It would be a waste of the very finest of blue cheeses to mash them up, mix them with yoghurt and pour them over a salad. Or melt them over a hamburger. But the cheaper danish blue, or the crumbly remains of a well-spooned stilton, are ideal for a winter salad dressing. The crushed cheese should be mixed with natural yoghurt, sour cream or fromage frais, seasoned and sharpened with lemon juice if necessary, to make a winter salad of mixed leaves, watercress and perhaps some slivers of carrot into a light meal. The addition of a baked potato makes it a substantial one and the same dressing, possibly with more cheese, will sit very happily inside the potato. Or just mash in some chunks of cheese, for a stronger hit.

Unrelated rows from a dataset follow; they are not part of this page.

**config.mk**
```make
export PLATFORM = sky130hd
export DESIGN_NAME = map_sst_master
export DESIGN_NICKNAME = d
export VERILOG_FILES = /design/src/rtl/map_sst_master_pkg.sv /design/src/rtl/map_sst_master_m2_edge_det.sv /design/src/rtl/map_sst_master.sv
export SDC_FILE = /design/constraint.sdc
export NUM_CORES = 1
export LEC_CHECK = 0
export BUFFER_PORTS_ARGS = -buffer_cell sky130_fd_sc_hd__buf_2
export CAP_MARGIN = 40
export CORE_ASPECT_RATIO = 1.5
export CORE_UTILIZATION = 39
export CTS_CLUSTER_SIZE = 40
export DETAILED_ROUTE_END_ITERATION = 6
export GPL_TIMING_DRIVEN = 0
export PLACE_DENSITY = 0.68
export SETUP_SLACK_MARGIN = 0.15
export SLEW_MARGIN = 20
export SYNTH_ARGS = -nofsm -noshare
export SYNTH_HDL_FRONTEND = slang
export SYNTH_SLANG_ARGS = --single-unit
```
**constraint.sdc**
```tcl
create_clock -name clk -period 7.43 [get_ports clk]
set_input_delay 0.3715 -clock clk [delete_from_list [all_inputs] [get_ports clk]]
set_output_delay 0.3715 -clock clk [all_outputs]
set_load 0.05 [all_outputs]
```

These are powerful tastes and assertive textures that need something stodgy, sharp or sweet to keep them company and blue cheese has a particular affinity with pears. Locket’s savoury—toast, watercress, pear

and sliced stilton baked until the cheese melts—came from a London restaurant, appeared in Jane Grigson’s Fruit Book and has been doing the rounds ever since. Similar ingredients can be arranged into a salad of peppery greens, slices of pear, cubes of starry dolcelatte or gorgonzola, croutons and a vinaigrette dressing.

The Italian blues make an easy sauce for pasta or gnocchi—just chop dolcelatte or gorgonzola into small cubes and stir in right at the end. Parsley and black pepper make perfect finishing touches. Make a quick salad, or cook some green vegetables as well, because these cheeses are seriously rich and too much can be stultifying.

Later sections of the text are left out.